EventFiltering/PWGHF/HFFilter.cxx

@@ -79,6 +79,13 @@ struct HfFilter { // Main struct for HF triggers
   Configurable<bool> requireCharmMassForFemto{"requireCharmMassForFemto", false, "Flags to enable/disable cut on charm-hadron invariant-mass window for femto"};
   Configurable<float> ptThresholdForFemtoPid{"ptThresholdForFemtoPid", 8., "pT threshold for changing strategy of proton PID in femto triggers"};
 
+  // parameters for triggers with SigmaC0,++
+  Configurable<float> deltaMassLcForSigmaC{"deltaMassLcForSigmaC", 0.04, "Absolute delta cut from PDG Lc mass for Lc candidates to build SigmaC0, ++ candidates"};
+  Configurable<float> deltaMassMinSigmaC{"deltaMassMinSigmaC", 0.155, "Minimum delta mass M(pKpipi)-M(pKpi) of SigmaC0,++ candidates"};
+  Configurable<float> deltaMassMaxSigmaC{"deltaMassMaxSigmaC", 0.18, "Maximum delta mass M(pKpipi)-M(pKpi) of SigmaC0,++ candidates"};
+  Configurable<float> massMinSigmaCKaonPair{"massMinSigmaCKaonPair", 2.92, "Minimum invariant mass for M(SigmaC K) candidates"};
+  Configurable<float> massMaxSigmaCKaonPair{"massMaxSigmaCKaonPair", 3.25, "Maximum invariant mass for M(SigmaC K) candidates"};
+
   // double charm
   Configurable<LabeledArray<int>> enableDoubleCharmChannels{"enableDoubleCharmChannels", {activeDoubleCharmChannels[0], 1, 3, labelsEmpty, labelsColumnsDoubleCharmChannels}, "Flags to enable/disable double charm channels"};
 
@@ -143,7 +150,7 @@ struct HfFilter { // Main struct for HF triggers
   std::array<std::shared_ptr<TH1>, kNCharmParticles> hCharmHighPt{};
   std::array<std::shared_ptr<TH1>, kNCharmParticles> hCharmProtonKstarDistr{};
   std::array<std::shared_ptr<TH2>, kNBeautyParticles> hMassVsPtB{};
-  std::array<std::shared_ptr<TH2>, kNCharmParticles + 9> hMassVsPtC{}; // +6 for resonances (D*+, D*0, Ds*+, Ds1+, Ds2*+, Xic* right sign, Xic* wrong sign) +2 for charm baryons (Xi+Pi, Xi+Ka)

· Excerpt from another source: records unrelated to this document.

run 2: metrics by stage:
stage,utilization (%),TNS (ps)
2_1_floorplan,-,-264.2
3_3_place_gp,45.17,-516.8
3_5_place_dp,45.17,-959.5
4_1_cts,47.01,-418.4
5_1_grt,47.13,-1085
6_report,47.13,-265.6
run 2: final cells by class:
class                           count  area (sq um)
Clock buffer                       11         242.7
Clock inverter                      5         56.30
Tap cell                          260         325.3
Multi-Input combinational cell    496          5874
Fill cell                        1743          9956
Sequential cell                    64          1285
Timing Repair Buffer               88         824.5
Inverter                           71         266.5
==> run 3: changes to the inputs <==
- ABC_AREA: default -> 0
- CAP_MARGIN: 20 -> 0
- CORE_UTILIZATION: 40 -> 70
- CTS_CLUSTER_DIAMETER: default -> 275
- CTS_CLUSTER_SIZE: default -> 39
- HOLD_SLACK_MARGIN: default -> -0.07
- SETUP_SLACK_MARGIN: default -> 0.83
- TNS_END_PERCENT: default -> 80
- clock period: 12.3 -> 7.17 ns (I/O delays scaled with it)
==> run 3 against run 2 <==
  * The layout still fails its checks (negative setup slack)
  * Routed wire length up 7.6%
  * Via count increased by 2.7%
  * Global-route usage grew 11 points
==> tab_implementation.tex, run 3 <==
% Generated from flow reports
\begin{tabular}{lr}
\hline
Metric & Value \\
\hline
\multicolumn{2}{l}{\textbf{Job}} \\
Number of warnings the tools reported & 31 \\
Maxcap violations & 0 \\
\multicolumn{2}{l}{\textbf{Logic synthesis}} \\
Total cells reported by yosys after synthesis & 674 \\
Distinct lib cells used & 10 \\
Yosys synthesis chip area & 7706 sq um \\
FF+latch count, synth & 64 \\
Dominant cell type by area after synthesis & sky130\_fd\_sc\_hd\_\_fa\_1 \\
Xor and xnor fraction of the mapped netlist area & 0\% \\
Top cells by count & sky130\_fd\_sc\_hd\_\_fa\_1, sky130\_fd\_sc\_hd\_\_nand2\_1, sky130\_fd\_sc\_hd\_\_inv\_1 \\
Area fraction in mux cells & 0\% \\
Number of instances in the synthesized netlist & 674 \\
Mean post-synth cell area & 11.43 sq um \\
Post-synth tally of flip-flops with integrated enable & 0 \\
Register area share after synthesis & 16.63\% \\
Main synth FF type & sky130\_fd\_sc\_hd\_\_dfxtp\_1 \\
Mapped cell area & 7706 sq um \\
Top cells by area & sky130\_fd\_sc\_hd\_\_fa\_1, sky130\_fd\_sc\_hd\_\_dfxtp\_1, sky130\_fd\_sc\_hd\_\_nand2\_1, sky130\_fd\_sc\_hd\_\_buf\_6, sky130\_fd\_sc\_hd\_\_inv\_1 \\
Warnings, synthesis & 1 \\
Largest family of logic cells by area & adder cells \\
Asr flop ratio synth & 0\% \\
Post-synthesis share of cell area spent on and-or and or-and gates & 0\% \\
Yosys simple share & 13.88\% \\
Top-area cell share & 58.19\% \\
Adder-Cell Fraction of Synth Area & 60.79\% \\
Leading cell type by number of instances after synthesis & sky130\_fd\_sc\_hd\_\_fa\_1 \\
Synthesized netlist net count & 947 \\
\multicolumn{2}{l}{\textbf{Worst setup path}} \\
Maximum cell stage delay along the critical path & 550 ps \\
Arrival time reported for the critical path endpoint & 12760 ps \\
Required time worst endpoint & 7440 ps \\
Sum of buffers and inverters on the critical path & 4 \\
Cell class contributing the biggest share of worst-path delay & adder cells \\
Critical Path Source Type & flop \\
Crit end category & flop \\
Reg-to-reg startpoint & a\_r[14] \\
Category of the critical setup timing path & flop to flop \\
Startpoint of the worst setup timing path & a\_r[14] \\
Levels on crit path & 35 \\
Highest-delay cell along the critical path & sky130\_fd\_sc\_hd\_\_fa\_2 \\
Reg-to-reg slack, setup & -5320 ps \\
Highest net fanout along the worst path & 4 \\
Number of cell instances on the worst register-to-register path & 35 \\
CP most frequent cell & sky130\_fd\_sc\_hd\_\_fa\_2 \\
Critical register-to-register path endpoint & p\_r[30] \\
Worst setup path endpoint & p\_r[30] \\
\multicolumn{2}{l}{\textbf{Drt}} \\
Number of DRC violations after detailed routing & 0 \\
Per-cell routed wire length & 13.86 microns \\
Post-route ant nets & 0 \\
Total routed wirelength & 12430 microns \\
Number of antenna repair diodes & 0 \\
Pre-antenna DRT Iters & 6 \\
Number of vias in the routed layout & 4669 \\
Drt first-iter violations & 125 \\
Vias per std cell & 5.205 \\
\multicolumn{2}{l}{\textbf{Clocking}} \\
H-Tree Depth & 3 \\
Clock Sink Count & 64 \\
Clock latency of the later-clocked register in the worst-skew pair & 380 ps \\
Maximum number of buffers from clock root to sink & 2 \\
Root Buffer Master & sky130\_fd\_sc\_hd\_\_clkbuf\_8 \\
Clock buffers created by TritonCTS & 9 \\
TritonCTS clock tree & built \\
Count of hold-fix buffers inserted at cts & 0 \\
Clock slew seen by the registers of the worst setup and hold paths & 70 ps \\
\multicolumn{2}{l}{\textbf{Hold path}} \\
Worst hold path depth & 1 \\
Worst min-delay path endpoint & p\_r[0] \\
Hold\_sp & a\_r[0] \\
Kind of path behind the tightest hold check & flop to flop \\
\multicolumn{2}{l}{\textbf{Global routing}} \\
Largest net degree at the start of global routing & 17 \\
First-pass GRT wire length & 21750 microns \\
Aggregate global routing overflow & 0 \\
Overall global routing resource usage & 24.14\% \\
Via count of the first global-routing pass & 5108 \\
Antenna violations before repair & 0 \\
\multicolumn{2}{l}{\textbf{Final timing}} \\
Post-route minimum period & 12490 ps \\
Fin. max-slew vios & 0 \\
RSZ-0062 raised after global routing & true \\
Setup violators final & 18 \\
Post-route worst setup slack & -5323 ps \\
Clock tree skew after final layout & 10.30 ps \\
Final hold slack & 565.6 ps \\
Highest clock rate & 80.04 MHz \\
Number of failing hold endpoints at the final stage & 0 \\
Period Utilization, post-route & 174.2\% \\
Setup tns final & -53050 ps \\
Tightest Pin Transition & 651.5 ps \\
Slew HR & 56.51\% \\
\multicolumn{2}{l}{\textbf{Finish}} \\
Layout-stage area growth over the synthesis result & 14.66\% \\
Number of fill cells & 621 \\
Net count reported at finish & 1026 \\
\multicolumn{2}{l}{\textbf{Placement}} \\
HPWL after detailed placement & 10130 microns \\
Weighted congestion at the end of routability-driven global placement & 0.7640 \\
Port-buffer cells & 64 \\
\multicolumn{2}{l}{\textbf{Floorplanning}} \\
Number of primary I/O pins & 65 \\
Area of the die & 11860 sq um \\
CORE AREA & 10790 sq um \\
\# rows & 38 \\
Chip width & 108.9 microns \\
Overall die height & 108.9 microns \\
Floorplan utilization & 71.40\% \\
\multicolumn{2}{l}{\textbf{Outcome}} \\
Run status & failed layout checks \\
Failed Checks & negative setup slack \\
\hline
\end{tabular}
## run 1
==> flow/design.v (excerpt) <==
module cpu_system(
    input          clk,
    input          reset,
    output         imem_read,
    output [5:0]   imem_addr,
    input  [127:0] imem_rdata,
    input          imem_busywait,
    output         dmem_read,
    output         dmem_write,
    output [5:0]   dmem_addr,
    output [31:0]  dmem_wdata,
    input  [31:0]  dmem_rdata,
    input          dmem_busywait,
    output         ret_valid,
    output [31:0]  ret_pc,
    output         ret_rf_we,
    output [2:0]   ret_rf_waddr,
    output [7:0]   ret_rf_wdata
);
Size in the first run: ~1200 flip-flops, ~260 I/O pins.
clock: 15.1 ns
lec_check: 0
cap_margin: 20
cell_pad_in_sites_global_placement: 1
core_margin: 2
core_utilization: 46
cts_cluster_size: 34
gpl_routability_driven: 0
gpl_timing_driven: 0
max_routing_layer: met4
min_routing_layer: met1
place_density: 0.61
slew_margin: 20
tns_end_percent: 30
run.sh (not shown) runs the stock make flow with config.mk's settings and CLKGATE_MAP_FILE=.
Run 1 ended with every stage complete and zero timing, DRC or antenna violations.
Input-level comparison between run 2 and run 1:
- CORE_UTILIZATION now 70, was 46
- TNS_END_PERCENT no longer set, was 30
- CTS_CLUSTER_SIZE now 20, was 34
- GPL_TIMING_DRIVEN no longer set, was 0
- CELL_PAD_IN_SITES_GLOBAL_PLACEMENT now 0, was 1
- MAX_ROUTING_LAYER no longer set, was met4
- the clock period (ns, I/O delays scaled along) now 8.09, was 15.1
## What came out
Row total clock buffers created by CTS: run 2 lower / run 1 higher
Run 2 vs. run 1: cell count -4.4%, number of gates given a new drive strength after cts increased 507, maximum single-stage delay on the critical path went down 50 ps.
NOTE via count run 1->run 2 increased by more than 10%
Layout checks on run 2: not met. Flow itself completed; violations: negative setup slack.
[compare] base=run 1 new=run 2: total wire length after detailed routing moved up.
What run 3 does differently from run 2 at the input level:
- CTS_CLUSTER_SIZE no longer set, was 20
- CELL_PAD_IN_SITES_GLOBAL_PLACEMENT no longer set, was 0
- PLACE_DENSITY no longer set, was 0.61
- MIN_ROUTING_LAYER no longer set, was met1
- CORE_UTILIZATION now 30, was 70
- GPL_ROUTABILITY_DRIVEN no longer set, was 0
- the clock period (ns, I/O delays scaled along) now 11.6, was 8.09
[summary]
- Both conditions hold for run 3: the flow ran to the end and the final layout passed the timing, DRC and antenna checks.
- Run 2: all stages done; final checks FAILED (negative setup slack).
- Depth of the worst register-to-register path sits lower in run 3 than in run 2.
- Compared with run 2, run 3 improves area of all placed cells without fillers.
Input changes introduced in run 4 (baseline for comparison: run 3):
- a change of CORE_UTILIZATION from 30 to 61
- a change of the clock period (ns, I/O delays scaled along) from 11.6 to 5.4
Results
- In run 4, the core occupancy in the finished layout came out 45 points above the value in run 3.
- Run 4 against run 3: proportion of cell area occupied by registers lower, share of the final layout cell area in multi-input gates increased by 0.36 points relative to the old numbers, area growth from synthesis to layout higher, routed wire length climbed 7.6%, via count picked up an extra 4355.
- From run 3 to run 4 the numbers moved as follows: overall die height down 30%; count of clock-buffer cells in the layout down 6.
- On via density per instance, the lower figure sits with run 3, not run 4.
- Run 4 had finished all stages when the layout checks came back failing, citing negative setup slack.

* * *

Starting RTL as in the previous note.
Settings: LEC_CHECK=0, CAP_MARGIN=5, CELL_PAD_IN_SITES_DETAIL_PLACEMENT=2, CELL_PAD_IN_SITES_GLOBAL_PLACEMENT=1, CORE_MARGIN=2, CORE_UTILIZATION=67, GPL_ROUTABILITY_DRIVEN=0, GPL_TIMING_DRIVEN=1, HOLD_SLACK_MARGIN=0.07, MIN_ROUTING_LAYER=met2, SLEW_MARGIN=20, TNS_END_PERCENT=50; clock period 9.51 ns.
The first run died in 3_5_place_dp with DPL-0033.
Change:
==> flow/config.mk (replaced) <==
export PLATFORM = sky130hd
export DESIGN_NAME = cpu_system
export DESIGN_NICKNAME = cpu_system
export VERILOG_FILES = /design/flow/design.v
export SDC_FILE = /design/flow/constraint.sdc
export NUM_CORES = 4
export LEC_CHECK = 0
export CAP_MARGIN = 20
export CORE_MARGIN = 2
export CORE_UTILIZATION = 66
export SLEW_MARGIN = 20
==> flow/constraint.sdc (replaced) <==
create_clock -name core_clock -period 4.8 [get_ports {clk}]
set_input_delay 0.9600 -clock core_clock [delete_from_list [all_inputs] [get_ports {clk}]]
set_output_delay 0.9600 -clock core_clock [all_outputs]
set_load 0.01 [all_outputs]
After rerunning: This time the run ran to the end with violations: setup timing. Die area goes up by 1.5%. Synthesized area does not change. Synthesized cell count stays the same.
Change:
--- a/flow/config.mk
+++ b/flow/config.mk
@@ -7,5 +7,8 @@
 export LEC_CHECK = 0
 export CAP_MARGIN = 20
+export CELL_PAD_IN_SITES_DETAIL_PLACEMENT = 1
 export CORE_MARGIN = 2
-export CORE_UTILIZATION = 66
+export CORE_UTILIZATION = 72
+export GPL_TIMING_DRIVEN = 0
 export SLEW_MARGIN = 20
+export TNS_END_PERCENT = 75
==> flow/constraint.sdc (replaced) <==
create_clock -name core_clock -period 9.0 [get_ports {clk}]
set_input_delay 1.8000 -clock core_clock [delete_from_list [all_inputs] [get_ports {clk}]]
set_output_delay 1.8000 -clock core_clock [all_outputs]
set_load 0.01 [all_outputs]
After rerunning: Now the flow failed in 3_5_place_dp. Synthesized area is unchanged. Die area fell by a little under a tenth. Synthesized cell count does not change.
Change:
--- a/flow/config.mk
+++ b/flow/config.mk
@@ -7,8 +7,9 @@
 export LEC_CHECK = 0
 export CAP_MARGIN = 20
-export CELL_PAD_IN_SITES_DETAIL_PLACEMENT = 1
 export CORE_MARGIN = 2
-export CORE_UTILIZATION = 72
-export GPL_TIMING_DRIVEN = 0
+export CORE_UTILIZATION = 66
+export CTS_CLUSTER_SIZE = 49
+export PLACE_DENSITY_LB_ADDON = 0.0
+export SETUP_SLACK_MARGIN = 1.59
 export SLEW_MARGIN = 20
-export TNS_END_PERCENT = 75
+export TNS_END_PERCENT = 10
==> flow/constraint.sdc (replaced) <==
create_clock -name core_clock -period 5.4 [get_ports {clk}]
set_input_delay 1.0800 -clock core_clock [delete_from_list [all_inputs] [get_ports {clk}]]
set_output_delay 1.0800 -clock core_clock [all_outputs]
set_load 0.01 [all_outputs]
The new run completed and failed the layout checks on setup timing.
Synthesized cell count does not change.
Die area went up by a little under a tenth.
Area after synthesis does not change.

* * *

amber:
Starting RTL as in the previous note.
export LEC_CHECK = 0
export CAP_MARGIN = 25
export CORE_ASPECT_RATIO = 1.63
export CORE_MARGIN = 10
export CORE_UTILIZATION = 34
export CTS_CLUSTER_SIZE = 41
export GPL_ROUTABILITY_DRIVEN = 0
export GPL_TIMING_DRIVEN = 0
export HOLD_SLACK_MARGIN = 0.24
export MIN_ROUTING_LAYER = met1
export PLACE_DENSITY_LB_ADDON = 0.23
export SLEW_MARGIN = 20
create_clock -name core_clock -period 12.9 [get_ports {clk}]
amber | stages: all done | timing, DRC, antenna: all pass
[inputs] raven vs amber
- CORE_MARGIN changed from 10 to 2
- PLACE_DENSITY_LB_ADDON removed (was 0.23)
- CELL_PAD_IN_SITES_GLOBAL_PLACEMENT newly set to 1
- CTS_CLUSTER_SIZE changed from 41 to 14
- CAP_MARGIN changed from 25 to 20
- GPL_TIMING_DRIVEN removed (was 0)
- HOLD_SLACK_MARGIN removed (was 0.24)
- CORE_ASPECT_RATIO removed (was 1.63)
- CORE_UTILIZATION changed from 34 to 59
- PLACE_DENSITY newly set to 0.61
- the clock period (ns, I/O delays scaled along) changed from 12.9 to 6.99
Findings:
Between raven and amber, it is raven whose total die area is lower, by 0.081 sq mm. raven: tapcell count 892 below amber. amber finished every step from synthesis to the final layout, and the layout passed the timing, DRC and antenna checks. The final report for raven shows a completed flow and a layout that fails verification, specifically capacitance limit, slew limit, setup timing.
Changes in quartz relative to raven:
- a deleted MIN_ROUTING_LAYER that had been met1
- a deleted CTS_CLUSTER_SIZE that had been 14
- a change of CORE_UTILIZATION from 59 to 60
- a deleted CELL_PAD_IN_SITES_GLOBAL_PLACEMENT that had been 1
- a deleted GPL_ROUTABILITY_DRIVEN that had been 0
- a deleted PLACE_DENSITY that had been 0.61
- a change of the clock period (ns, I/O delays scaled along) from 6.99 to 5.4
Results
Standard cell core area in quartz is about 1.7% below raven.
Between raven and quartz, via count of the first global-routing pass is lower for raven, quartz comes in above that.
[flow] quartz | stages: complete | final checks: fail | reason: setup timing
raven completed end to end; final checks failed (capacitance limit, slew limit, setup timing).
From raven to quartz the numbers moved as follows: met2 track demand over resource grew by 5.7 points, worst setup slack shrank by 1.19 ns.
Number of endpoints failing setup at the final stage in quartz is 13% higher than in raven
Compare raven and quartz | global routing met3 resource utilization higher: quartz
Any difference in final-layout worst hold slack between quartz and raven is small enough to ignore.

* * *

Starting RTL as in the previous note.
clock: 7.77 ns
lec_check: 0
cap_margin: 20
cell_pad_in_sites_global_placement: 0
core_margin: 2
core_utilization: 70
cts_cluster_diameter: 384
cts_cluster_size: 20
gpl_routability_driven: 0
max_routing_layer: met4
min_routing_layer: met1
place_density: 0.35
setup_slack_margin: 2.1
slew_margin: 20
tns_end_percent: 50
The first run finished but failed the layout checks on setup timing.
Then changed:
Settings changed: CELL_PAD_IN_SITES_GLOBAL_PLACEMENT 0 to unset, CORE_UTILIZATION 70 to 40, CTS_CLUSTER_DIAMETER 384 to unset, CTS_CLUSTER_SIZE 20 to unset, GPL_ROUTABILITY_DRIVEN 0 to unset, MAX_ROUTING_LAYER met4 to unset, MIN_ROUTING_LAYER met1 to unset, PLACE_DENSITY 0.35 to unset, SETUP_SLACK_MARGIN 2.1 to unset, TNS_END_PERCENT 50 to unset.
Clock period 7.77 ns to 9.72 ns, I/O delays scaled along.
Effect: This time the run went through all stages and came out clean. Wire length goes down by 20%. Design area goes down by 3.6%. Die size goes up by 74%. Non-clock buffer count goes down by 296. Worst setup slack improved by 2.2 ns. Utilization goes down by 40 points.
Then changed:
Settings changed: CORE_UTILIZATION 40 to 70, CTS_CLUSTER_SIZE set to 14.
Clock period 9.72 ns to 3.25 ns, I/O delays scaled along.
Outcome: Now the flow failed in global routing (5_1_grt) on GRT-0232. Synthesized cell count stays the same. Die area shrinks by 42%. Synthesized area is unchanged.
Then changed:
Settings changed: CORE_UTILIZATION 70 to 66, CTS_CLUSTER_SIZE 14 to 17, SETUP_SLACK_MARGIN set to 0.83.
Clock period 3.25 ns to 5.4 ns, I/O delays scaled along.
What happened: Now the flow completed and failed the layout checks on setup timing. Die size goes up by about 6%. Synthesized cell count stays the same. Synthesized area is unchanged.

* * *

cpu_system again, from the RTL that the note above started with.
make LEC_CHECK=0 CAP_MARGIN=40 CORE_MARGIN=2 CORE_UTILIZATION=66 CTS_CLUSTER_DIAMETER=352 CTS_CLUSTER_SIZE=17 HOLD_SLACK_MARGIN=0.27 PLACE_DENSITY_LB_ADDON=0.0 SETUP_SLACK_MARGIN=1.29 SLEW_MARGIN=20 TNS_END_PERCENT=10 finish   # period 5.4 ns
The starting point finished but failed the layout checks on setup timing.
Then changed:
==> flow/config.mk (replaced) <==
export PLATFORM = sky130hd
export DESIGN_NAME = cpu_system
export DESIGN_NICKNAME = cpu_system
export VERILOG_FILES = /design/flow/design.v
export SDC_FILE = /design/flow/constraint.sdc
export NUM_CORES = 4
export LEC_CHECK = 0
export CAP_MARGIN = 20
export CORE_MARGIN = 2
export CORE_UTILIZATION = 70
export CTS_CLUSTER_SIZE = 50
export HOLD_SLACK_MARGIN = 0.29
export PLACE_DENSITY_LB_ADDON = 0.0
export SETUP_SLACK_MARGIN = 1.42
export SLEW_MARGIN = 20
The new run ended with an error in global routing on GRT-0232.
Synthesized area stays the same.
Die size is lower by 5.6%.
Synthesized cell count is unchanged.
Then changed:
--- a/flow/config.mk
+++ b/flow/config.mk
@@ -8,8 +8,12 @@
 export CAP_MARGIN = 20
+export CELL_PAD_IN_SITES_GLOBAL_PLACEMENT = 1
+export CORE_ASPECT_RATIO = 1.58
 export CORE_MARGIN = 2
-export CORE_UTILIZATION = 70
-export CTS_CLUSTER_SIZE = 50
+export CORE_UTILIZATION = 61
+export CTS_CLUSTER_SIZE = 34
+export GPL_ROUTABILITY_DRIVEN = 0
 export HOLD_SLACK_MARGIN = 0.29
-export PLACE_DENSITY_LB_ADDON = 0.0
-export SETUP_SLACK_MARGIN = 1.42
+export MIN_ROUTING_LAYER = met1
+export PLACE_DENSITY_LB_ADDON = 0.01
+export SETUP_SLACK_MARGIN = 1.57
 export SLEW_MARGIN = 20
Effect: The changed run completed, yet does not pass: setup timing. Die area increases by about 15%. Synthesized area is unchanged. Synthesized cell count does not change.
Then changed:
==> flow/config.mk (replaced) <==
export PLATFORM = sky130hd
export DESIGN_NAME = cpu_system
export DESIGN_NICKNAME = cpu_system
export VERILOG_FILES = /design/flow/design.v
export SDC_FILE = /design/flow/constraint.sdc
export NUM_CORES = 4
export LEC_CHECK = 0
export CAP_MARGIN = 40
export CORE_MARGIN = 2
export CORE_UTILIZATION = 66
export CTS_CLUSTER_DIAMETER = 352
export CTS_CLUSTER_SIZE = 17
export SETUP_SLACK_MARGIN = 1.29
export SLEW_MARGIN = 20
The changed run finished but failed the layout checks on setup timing.
Setup slack is worse by 0.033 ns.
Routed wire length goes up by roughly a tenth.
Count of clock-buffer cells in the layout increases by 3.
First-iteration DRC count went up by well over a third.
Core utilization increases by 5.3 points.
Worst hold slack improved by 0.021 ns.
Cell area goes down slightly.
Die area fell by a little under a tenth.
Then changed:
==> flow/config.mk (replaced) <==
export PLATFORM = sky130hd
export DESIGN_NAME = cpu_system
export DESIGN_NICKNAME = cpu_system
export VERILOG_FILES = /design/flow/design.v
export SDC_FILE = /design/flow/constraint.sdc
export NUM_CORES = 4
export LEC_CHECK = 0
export CAP_MARGIN = 20
export CORE_MARGIN = 2
export CORE_UTILIZATION = 40
export SLEW_MARGIN = 20
==> flow/constraint.sdc (replaced) <==
create_clock -name core_clock -period 5.37 [get_ports {clk}]
set_input_delay 1.0740 -clock core_clock [delete_from_list [all_inputs] [get_ports {clk}]]
set_output_delay 1.0740 -clock core_clock [all_outputs]
set_load 0.01 [all_outputs]
Effect: The changed run ran to the end with violations: setup timing. Worst hold slack loses 0.021 ns. Non-clock buffer count grows by 72. Global-route usage falls by 19 points. Design area rose by 5.2%.

* * *

Starting RTL as in the previous note.
clock: 9.54 ns
lec_check: 0
abc_area: 1
cap_margin: 20
cell_pad_in_sites_global_placement: 0
core_margin: 2
core_utilization: 61
cts_cluster_diameter: 29
cts_cluster_size: 34
gpl_routability_driven: 1
hold_slack_margin: 0.29
min_routing_layer: met1
place_density: 0.64
setup_slack_margin: 2.85
slew_margin: 20
tns_end_percent: 5
The starting point went through all stages and came out clean.
Then changed:
==> flow/config.mk (replaced) <==
export PLATFORM = sky130hd
export DESIGN_NAME = cpu_system
export DESIGN_NICKNAME = cpu_system
export VERILOG_FILES = /design/flow/design.v
export SDC_FILE = /design/flow/constraint.sdc
export NUM_CORES = 4
export LEC_CHECK = 0
export CAP_MARGIN = 20
export CELL_PAD_IN_SITES_GLOBAL_PLACEMENT = 1
export CORE_MARGIN = 2
export CORE_UTILIZATION = 61
export CTS_CLUSTER_SIZE = 34
export GPL_ROUTABILITY_DRIVEN = 0
export MIN_ROUTING_LAYER = met1
export PLACE_DENSITY_LB_ADDON = 0.01
export SETUP_SLACK_MARGIN = 1.57
export SLEW_MARGIN = 20
==> flow/constraint.sdc (replaced) <==
create_clock -name core_clock -period 5.4 [get_ports {clk}]
set_input_delay 1.0800 -clock core_clock [delete_from_list [all_inputs] [get_ports {clk}]]
set_output_delay 1.0800 -clock core_clock [all_outputs]
set_load 0.01 [all_outputs]
Outcome:
- The new run reached the layout checks and failed them: setup timing
- global-route usage came out lower by 1.4 points
- wire length drops by 6.4%
- die area shrinks by 4.3%
- cell area fell by 3.5%
- setup slack is worse by 4.4 ns
- cell count drops by 22%
Then changed:
==> flow/config.mk (replaced) <==
export PLATFORM = sky130hd
export DESIGN_NAME = cpu_system
export DESIGN_NICKNAME = cpu_system
export VERILOG_FILES = /design/flow/design.v
export SDC_FILE = /design/flow/constraint.sdc
export NUM_CORES = 4
export LEC_CHECK = 0
export CAP_MARGIN = 20
export CORE_MARGIN = 2
export CORE_UTILIZATION = 70
export CTS_CLUSTER_SIZE = 49
export HOLD_SLACK_MARGIN = 0.3
export PLACE_DENSITY_LB_ADDON = 0.0
export SETUP_SLACK_MARGIN = 0.65
export SLEW_MARGIN = 20
The changed run never finished: it broke off in global routing; die area decreases by roughly a tenth; area after synthesis does not change; synthesized cell count does not change.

+  std::array<std::shared_ptr<TH2>, kNCharmParticles + 13> hMassVsPtC{}; // +6 for resonances (D*+, D*0, Ds*+, Ds1+, Ds2*+, Xic* right sign, Xic* wrong sign) +2 for charm baryons (Xi+Pi, Xi+Ka) +2 for SigmaC (SigmaC++, SigmaC0) +2 for SigmaCK pairs (SigmaC++K-, SigmaC0K0s)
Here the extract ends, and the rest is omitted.